第12話 リアルな母
自然は荒々しく暴力的で猥雑な母だ。
英雄の青年が取った剣により、魔女の魔法が解かれたとき、
花園は一瞬で廃墟へと姿を変えた。
われわれは大昔から一向に変わってない雌と雄の集まりだ。
精神が解けた。
肉体に吸い込まれた精神は、やはり精神も肉体から生まれたに過ぎないいことを知らしめた。
もっと夢から覚ませてくれ。
自然に帰りたい。
今がそのときだ。
女には性的オーガズムを、男には悟りを与えたまえ。
dakini shakni rakini lakini hakini
愛を知ったとき、私はまだ愛があるわけではなかった。
愛と慈悲が消えて初めて、我が落ちて愛を知ったのだった。
一生懸命部下のことを考える上司は、まさにその偉大さゆえに他者を抑圧してることに気づくことはなく、リアルなプライドに目覚めた男は、間抜けな上司の言うことを聞けるはずもない。

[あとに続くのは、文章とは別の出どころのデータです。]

**config.mk**
```make
export PLATFORM = sky130hd
export DESIGN_NAME = out_sel_pipe_flat
export DESIGN_NICKNAME = d
export VERILOG_FILES = /design/src/rtl/out_sel_pipe_if.sv /design/src/rtl/out_sel_pipe.sv /design/src/flat_wrapper.sv
export SDC_FILE = /design/constraint.sdc
export NUM_CORES = 1
export LEC_CHECK = 0
export ABC_AREA = 1
export CORE_MARGIN = 3
export CORE_UTILIZATION = 35
export CTS_BUF_LIST = sky130_fd_sc_hd__clkbuf_8
export DETAILED_ROUTE_END_ITERATION = 6
export PLACE_DENSITY = 0.59
export SLEW_MARGIN = 25
export SYNTH_ARGS = -nofsm -noshare
export SYNTH_HDL_FRONTEND = slang
export SYNTH_SLANG_ARGS = --single-unit
```
**constraint.sdc**
```tcl
create_clock -name clk -period 2.4 [get_ports clk]
set_clock_uncertainty 0.2 [all_clocks]
set_input_delay 0.48 -clock clk [delete_from_list [all_inputs] [get_ports clk]]
set_output_delay 0.48 -clock clk [all_outputs]
set_load 0.02 [all_outputs]
```
**src/rtl/out_sel_pipe_if.sv**
```systemverilog
// Handshake and result bus for out_sel_pipe: allocation vectors in, encoded ports and flags out.
interface out_sel_pipe_if #(
    parameter int NUM_PORT     = 5,
    parameter int LOG_NUM_PORT = 3,
    parameter int NUM_CH       = 4
);
    logic [NUM_CH*NUM_PORT-1:0]     alloc;
    logic                           in_valid;
    logic                           in_ready;
    logic [NUM_CH*LOG_NUM_PORT-1:0] outSel;
    logic                           out_valid;
    logic                           out_ready;
    logic [NUM_CH-1:0]              none_err;
    logic [NUM_CH-1:0]              multi_err;
    logic [NUM_CH-1:0]              conflict;
    logic [15:0]                    err_cnt;

    modport master (
        output alloc, in_valid, out_ready,
        input  in_ready, outSel, out_valid, none_err, multi_err, conflict, err_cnt
    );

    modport slave (
        input  alloc, in_valid, out_ready,
        output in_ready, outSel, out_valid, none_err, multi_err, conflict, err_cnt
    );
endinterface

```
**src/rtl/out_sel_pipe.sv**
```systemverilog
// Per-channel one-hot allocation to encoded output port, with error flags and a
// single-entry valid/ready output register.
module out_sel_pipe #(
    parameter int NUM_PORT     = 5,
    parameter int LOG_NUM_PORT = 3,
    parameter int NUM_CH       = 4,
    parameter int MSB_FIRST    = 1
) (
    input  logic            clk,
    input  logic            reset,
    out_sel_pipe_if.slave   bus
);
    logic [NUM_CH-1:0][NUM_PORT-1:0]     ch_alloc;
    logic [NUM_CH-1:0][LOG_NUM_PORT-1:0] sel_d, sel_q;
    logic [NUM_CH-1:0]                   none_d, none_q;
    logic [NUM_CH-1:0]                   multi_d, multi_q;
    logic [NUM_CH-1:0]                   conf_d, conf_q;
    logic [15:0]                         err_cnt_d, err_cnt_q;
    logic                                valid_q;
    logic                                in_ready;
    logic                                accept;
    logic                                any_err;

    assign ch_alloc = bus.alloc;

    always_comb begin : encode
        logic hit;
        hit     = 1'b0;
        sel_d   = '0;
        none_d  = '0;
        multi_d = '0;
        for (int unsigned c = 0; c < NUM_CH; c++) begin
            hit = 1'b0;
            // Scanning upward: MSB-first keeps overwriting, LSB-first keeps the first hit.
            for (int unsigned i = 0; i < NUM_PORT; i++) begin
                if (ch_alloc[c][i]) begin
                    if (MSB_FIRST != 0 || !hit) begin
                        sel_d[c] = LOG_NUM_PORT'(i);
                    end
                    if (hit) begin
                        multi_d[c] = 1'b1;
                    end
                    hit = 1'b1;
                end
            end
            none_d[c] = !hit;
        end
    end

    always_comb begin
        conf_d = '0;
        for (int unsigned c = 1; c < NUM_CH; c++) begin
            for (int unsigned j = 0; j < c; j++) begin
                if (!none_d[j] && !none_d[c] && sel_d[j] == sel_d[c]) begin
                    conf_d[c] = 1'b1;
                end
            end
        end
    end

    assign in_ready = !valid_q || bus.out_ready;
    assign accept   = bus.in_valid && in_ready;
    assign any_err  = |{none_d, multi_d, conf_d};

    always_comb begin
        err_cnt_d = err_cnt_q;
        if (accept && any_err && err_cnt_q != '1) begin
            err_cnt_d = err_cnt_q + 16'd1;
        end
    end

    always_ff @(posedge clk) begin
        if (reset) begin
            valid_q   <= 1'b0;
            sel_q     <= '0;
            none_q    <= '0;
            multi_q   <= '0;
            conf_q    <= '0;
            err_cnt_q <= '0;
        end else begin
            if (accept) begin
                valid_q <= 1'b1;
                sel_q   <= sel_d;
                none_q  <= none_d;
                multi_q <= multi_d;
                conf_q  <= conf_d;
            end else if (bus.out_ready) begin
                valid_q <= 1'b0;
            end
            err_cnt_q <= err_cnt_d;
        end
    end

    assign bus.in_ready  = in_ready;
    assign bus.out_valid = valid_q;
    assign bus.outSel    = sel_q;
    assign bus.none_err  = none_q;
    assign bus.multi_err = multi_q;
    assign bus.conflict  = conf_q;
    assign bus.err_cnt   = err_cnt_q;
endmodule

```
**src/flat_wrapper.sv**
```systemverilog
// flat-port wrapper written by rule: the top's interface ports become plain ports
module out_sel_pipe_flat 
#(
    parameter int NUM_PORT     = 5,
    parameter int LOG_NUM_PORT = 3,
    parameter int NUM_CH       = 4,
    parameter int MSB_FIRST    = 1
)
  (clk, reset, bus_alloc, bus_in_valid, bus_out_ready, bus_in_ready, bus_outSel, bus_out_valid, bus_none_err, bus_multi_err, bus_conflict, bus_err_cnt);
  out_sel_pipe_if #(.NUM_PORT(NUM_PORT), .LOG_NUM_PORT(LOG_NUM_PORT), .NUM_CH(NUM_CH)) bus_i ();
  input  logic clk;
  input  logic reset;
  input wire logic [$bits(bus_i.alloc)-1:0] bus_alloc;
  input wire logic [$bits(bus_i.in_valid)-1:0] bus_in_valid;
  input wire logic [$bits(bus_i.out_ready)-1:0] bus_out_ready;
  output wire logic [$bits(bus_i.in_ready)-1:0] bus_in_ready;
  output wire logic [$bits(bus_i.outSel)-1:0] bus_outSel;
  output wire logic [$bits(bus_i.out_valid)-1:0] bus_out_valid;
  output wire logic [$bits(bus_i.none_err)-1:0] bus_none_err;
  output wire logic [$bits(bus_i.multi_err)-1:0] bus_multi_err;
  output wire logic [$bits(bus_i.conflict)-1:0] bus_conflict;
  output wire logic [$bits(bus_i.err_cnt)-1:0] bus_err_cnt;
  assign bus_i.alloc = bus_alloc;
  assign bus_i.in_valid = bus_in_valid;
  assign bus_i.out_ready = bus_out_ready;
  assign bus_in_ready = bus_i.in_ready;
  assign bus_outSel = bus_i.outSel;
  assign bus_out_valid = bus_i.out_valid;
  assign bus_none_err = bus_i.none_err;
  assign bus_multi_err = bus_i.multi_err;
  assign bus_conflict = bus_i.conflict;
  assign bus_err_cnt = bus_i.err_cnt;
  out_sel_pipe #(.NUM_PORT(NUM_PORT), .LOG_NUM_PORT(LOG_NUM_PORT), .NUM_CH(NUM_CH), .MSB_FIRST(MSB_FIRST)) u_core (.clk(clk), .reset(reset), .bus(bus_i));
endmodule
```
==> metrics.md, run 1 <==
| Metric | Value |
|---|---|
| Die Width | `88.4 µm` |
| Post-Route Setup TNS | `0 ns` |
| Top cell type's share of synthesized area | `between 30% and 40%` |
| Syn-to-layout area delta | `54.6%` |
| CP max stage delay | `around 0.6 ns` |
| Post-layout min period | `roughly 2.3 ns` |
| Syn_area_per_cell | `about 6.4 µm²` |
| Clock power share | `around a third` |
| Vias per cell | `between 4 and 5` |
| Initial core utilization | `between 30% and 40%` |
| Period Utilization, post-route | `between 90% and 100%` |
| Worst-case reg-to-reg path depth | `11` |
| Synthesized-area fraction occupied by ao, oa, aoi and oai cells | `between 15 and 20%` |
| HP Class | `reg2reg` |
| Peak VDD IR | `0.242 mV` |
| First-pass GRT wire length | `roughly 11 mm` |
| Post-Synthesis Cells | `approximately 370` |
| Final RePlAce weighted congestion | `~0.87` |
| Cts hold-fix bufs | `0` |
| Global route overflow | `0` |
| Pwr dens | `506 nW/µm²` |
| Xor-xnor portion of the synthesized cell area | `about 2.2%` |
| Clock transition at path regs | `approximately 0.08 ns` |
| Combinational share of power | `between 20 and 30%` |
| Cell row count | `29` |
| Worst slack, placed | `-0.380 ns` |
| Lkg Pwr | `~1.7 nW` |
| CP cell instances | `clkdlybuf4s50_1 > inv_1 > nand2_1 > clkdlybuf4s50_1` |
| Mapped Area | `about 2400 µm²` |
| Combinational family with the most area after synthesis | `simple AND/OR/NAND/NOR gates` |
| DR vias | `around 2600` |
| Clock sinks | `40` |
| Top-level port count | `between 60 and 70` |
| Max Cap Viol | `0` |
| Sequential-to-total area share from yosys stat | `33.7%` |
| Run status | `finished, final reports clean` |
| Setup Viol. Count Final | `0` |
| Internal | `roughly 1.3 mW` |
| Hold Fails Final Rpt | `0` |
| Multiplexer area fraction after synthesis | `0%` |
| Sequential share of power | `between 30% and 40%` |
| Synth Register Bits | `40` |
| Fraction of the mapped netlist area in simple logic gates | `approximately 38%` |
| Initial antenna violation count | `0` |
| PortBufs | `64` |
| Number of global-route vias before repair | `about 2300` |
| Synth top area cells | `dfxtp_1 34%, nand2_1 14%, a21oi_1 8.0%, nand3_1 7.6%, nor2_1 6.9%` |
| CP Launch Type | `input port` |
| Final Slew Violations | `0` |
| Cell mode on critical path | `clkdlybuf4s50_1` |
| Worst EP arrival | `roughly 1.7 ns` |
| Setup slack after layout | `0.0713 ns` |
| Layout Nets | `499` |
| Root Buffer | `clkbuf_8` |
| Critical Path RT | `about 1.7 ns` |
| CTS tree | `built` |
| Share of cells above drive strength 1 | `approximately a fifth` |
| Full die area | `7820 µm²` |
| DRC viols | `0` |
| Crit path max fanout | `3` |
| WL final | `6.79 mm` |
| Ant diodes | `0` |
| Total GRT Usage | `approximately 17%` |
| Top cells by instance count after synthesis | `91 x nand2_1, 44 x nor2_1, 40 x dfxtp_1` |
| Synthesized Nets | `roughly 400` |
| Worst-skew pair later-pin latency | `0.29 ns` |
| FILL cells | `640` |
| Critical path buffer and inverter count | `3` |
| Core Area | `between 6000 and 7000 µm²` |
| Area leader, netlist | `dfxtp_1` |
| Hold Path Stages | `2` |
| H-tree depth | `2` |
| Most common cell in the synthesized netlist | `nand2_1` |
| Switching share of power | `a little under a third` |
| Worst setup EP type | `primary output` |
| Primary FF master, synth | `dfxtp_1` |
| Switching pwr | `0.567 mW` |
| Slowest CP cell | `clkdlybuf4s50_1` |
| Levels on crit path | `4` |
| Crit Path Class | `in2out` |
| Cts bufs inserted | `5` |
| Die Y | `a little under 90 µm` |
| Cell variety after synth | `32` |
| Yosys warns | `0` |
| Async S/R FF share, synth | `0%` |
| Wire length per cell | `between 10 and 15 µm` |
| Synthesized-area fraction occupied by adder cells | `0.526%` |
| Post-synth EDFFs | `0` |
| Post-DP HPWL | `just under 5 mm` |
| DR iter-0 viols | `92` |
| Drt pass-1 iters | `4` |
| Post-route ant nets | `0` |
| Highest Clock Rate | `between 0.4 and 0.5 GHz` |
| Largest net degree at the start of global routing | `36` |
| Maximum clock insertion buffer count | `2` |
| Top cell family by delay on the critical path | `buffers and inverters` |
cell usage in the layout (no fill, tap or decap), types with 6 or more instances in the layout:
cell type | Yosys | routed
a21oi_2 | 1 | 8
nor2_1 | 44 | 40
nand3_1 | 36 | 34
clkdlybuf4s50_1 | 0 | 55
nor2_2 | 6 | 7
buf_4 | 2 | 41
inv_1 | 36 | 36
clkbuf_8 | 0 | 6
nor2_4 | 3 | 6
dfxtp_1 | 40 | 40
nand2_1 | 91 | 87
dlymetal6s2s_1 | 0 | 9
a21oi_1 | 38 | 31
inv_2 | 7 | 6
o21ai_0 | 23 | 23
metal layers:
metal  share of wire (%)  wire length (µm)  track usage [%]
met1                  48              3260             23.5
met3                 4.4               302             4.10
met2                  47              3160             27.1
met4                0.87                59             4.12
met5                   0                 0                0
worst paths after layout:
path	slack (ns)	end	start
max	0.07	bus_in_ready	bus_out_ready
min	0.27	u_core.bus.conflict[3]	u_core.bus.conflict[3]
max reg2reg	0.35	u_core.bus.err_cnt[8]	u_core.bus.err_cnt[0]
min reg2reg	0.27	u_core.bus.conflict[3]	u_core.bus.conflict[3]
power groups by stage:
stage | sequential, mW | clock [mW] | combinational (mW)
after floorplan | 0.793 | 0 | 0.209
after global placement | 0.748 | 0 | 0.475
after detailed placement | 0.748 | 0 | 0.477
after CTS | 0.734 | 0.607 | 0.483
after global routing | 0.738 | 0.642 | 0.588
final | 0.734 | 0.591 | 0.534
logic make-up after synthesis:
logic type,count (synthesis)
xor+xnor,6
fa+ha+maj,1
buf+inv,56
other cells,1
flops,40
simple gates,198
compound gates,69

一切の事象それ自体は空であり、自然は覚者の円満さをたたえる。
真の教えは、世界そのものであり、すべての教えは方便に過ぎない。
すべては自由であり調和している。
また、すべては絶対に不自由であるから。
チューリップは桜になれない。
絶対の自由とは、チューリップが桜になりたいと思わないところ生じる。
つまり、適したことをして本分を輝かせること、その調和こそが自由なのだ。
無意識は成長しない。
われわれは豚のままだ。
意識が無意識に従うことこそが成長と呼べるだろう。
愛が連れて行くところに行くときにわれわれに問題は生じない。
抗うのはやめて、無理するのもやめて、
今はあの久遠なる夕日に向けてリラックスする。
そうすると世界もリラックスして私に近づいてくれた。
やがて、世界と私はどんどん境界を失って、われわれは溶け合った。
そのとき存在の意義は、賭けであることを理解した。
観念という柵が脱落したとき、私は自然となった。
明日また会おうね。夕日に向かって私は微笑むと、夕日も微笑み返してくれた。